Wednesday, June 2, 2010

Insulated monologue


Sunday morning I was taking my dogs for a walk and I stumbled on a slippery patch on the drain ditch road and I fell.  If you've read this blog for a bit, you know this happens a lot.  The nerve pain is destabilising.  So I've had some rough pain days of late.  Especially today.  The only time I could get comfy was in bed.

We had a birthday celebration for my brother this evening.  It was fun.  We roasted hot dogs and BBQ tempeh for the vegetarians (me mostly).  We played "Just Dance".  We roasted marshmallows and sat by the fire pit and talked.  But a lot of the time I was thinking, "This is great, but when can I get back to bed and my brand new Sealy pillow?"

My inner monologue has been incessantly disparaging the pain situation and I really just want it to just shut the fuck up!
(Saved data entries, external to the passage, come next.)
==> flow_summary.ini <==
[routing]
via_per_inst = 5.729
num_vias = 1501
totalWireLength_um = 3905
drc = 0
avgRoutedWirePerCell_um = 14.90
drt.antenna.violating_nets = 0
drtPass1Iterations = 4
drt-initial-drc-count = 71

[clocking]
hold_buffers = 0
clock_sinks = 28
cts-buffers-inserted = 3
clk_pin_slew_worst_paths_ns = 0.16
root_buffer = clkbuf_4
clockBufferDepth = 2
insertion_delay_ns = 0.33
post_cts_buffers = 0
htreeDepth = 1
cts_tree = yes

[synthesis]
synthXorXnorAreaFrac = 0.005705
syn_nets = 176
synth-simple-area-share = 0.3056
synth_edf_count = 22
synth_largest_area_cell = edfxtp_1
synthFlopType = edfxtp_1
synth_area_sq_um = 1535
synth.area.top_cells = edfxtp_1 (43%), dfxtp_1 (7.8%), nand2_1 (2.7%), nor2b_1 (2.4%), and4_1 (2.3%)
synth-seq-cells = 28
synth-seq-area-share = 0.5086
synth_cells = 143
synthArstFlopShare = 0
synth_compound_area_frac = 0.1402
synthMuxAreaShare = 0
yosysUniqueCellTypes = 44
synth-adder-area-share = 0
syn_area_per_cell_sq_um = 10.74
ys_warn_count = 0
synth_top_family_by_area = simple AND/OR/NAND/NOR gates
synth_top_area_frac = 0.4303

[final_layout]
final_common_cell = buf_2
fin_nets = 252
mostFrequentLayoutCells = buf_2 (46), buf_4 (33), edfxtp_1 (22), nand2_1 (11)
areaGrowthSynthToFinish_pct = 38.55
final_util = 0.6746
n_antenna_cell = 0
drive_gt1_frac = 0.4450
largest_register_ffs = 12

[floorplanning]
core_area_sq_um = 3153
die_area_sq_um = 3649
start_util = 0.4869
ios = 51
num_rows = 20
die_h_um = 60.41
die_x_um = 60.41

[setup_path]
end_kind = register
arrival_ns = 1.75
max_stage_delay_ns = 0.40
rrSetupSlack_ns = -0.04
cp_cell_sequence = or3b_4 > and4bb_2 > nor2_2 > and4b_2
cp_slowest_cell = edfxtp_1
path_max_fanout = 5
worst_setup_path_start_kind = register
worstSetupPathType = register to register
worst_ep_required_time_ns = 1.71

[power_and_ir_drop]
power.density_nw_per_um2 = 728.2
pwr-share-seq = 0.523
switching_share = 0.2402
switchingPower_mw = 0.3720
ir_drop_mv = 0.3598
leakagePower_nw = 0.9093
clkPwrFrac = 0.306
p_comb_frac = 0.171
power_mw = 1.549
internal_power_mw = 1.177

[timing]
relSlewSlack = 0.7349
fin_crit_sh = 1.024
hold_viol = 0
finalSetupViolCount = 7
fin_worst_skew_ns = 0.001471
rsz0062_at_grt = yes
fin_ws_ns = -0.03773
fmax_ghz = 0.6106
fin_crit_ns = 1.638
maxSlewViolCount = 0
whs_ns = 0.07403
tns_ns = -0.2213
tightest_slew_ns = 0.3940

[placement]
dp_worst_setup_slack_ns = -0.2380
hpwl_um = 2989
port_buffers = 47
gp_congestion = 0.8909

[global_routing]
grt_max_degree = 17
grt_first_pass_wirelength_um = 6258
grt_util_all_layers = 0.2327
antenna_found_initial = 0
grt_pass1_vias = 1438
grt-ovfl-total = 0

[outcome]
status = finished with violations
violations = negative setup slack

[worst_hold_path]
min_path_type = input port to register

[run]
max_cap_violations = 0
From my friends and family to my therapist, I've been urged to talk about it.  But when I can't stand it, how could anyone else?  And I think I've been reaching out.  Trying anyway.   I think I've put more of myself out there with this blog than I had pretty much ever before.  But I feel so isolated.  I need someone to cuddle up with me, wrap their arms around me, spoon with me, and get it,  I mean really get it.  And as supportive as everyone is, you don't get it.  You don't, but I appreciate you all trying.

In the last months (what like nine of them?) I've gone through that range of emotions associated with grief.  And I thought, so fatalistically, that I wouldn't love someone again.  Like a shot of lightening I realized that I was wrong. 

So what is the point of these ramblings?

I've found something else I want, something else I need.  Something I will try for just as I try to survive the pain, the lack of health care, and the loss of so much.  It isn't like me wanting a new Mac or wanting season 2 of Fringe to never end.  This is something deep in my soul I hunger for, hunger like the starving.  But unlike the starving, not just anything or anyone will do.

Here's to figuring it out, to discovering what you need, and here's to the quest to attain it.

1 comment:

  1. I hope you get what you want, (and I think I know what you're alluding to...) And I know I don't "get" it sometime, and for that I'm so sorry! But I never tire of listening to you so don't think that I do!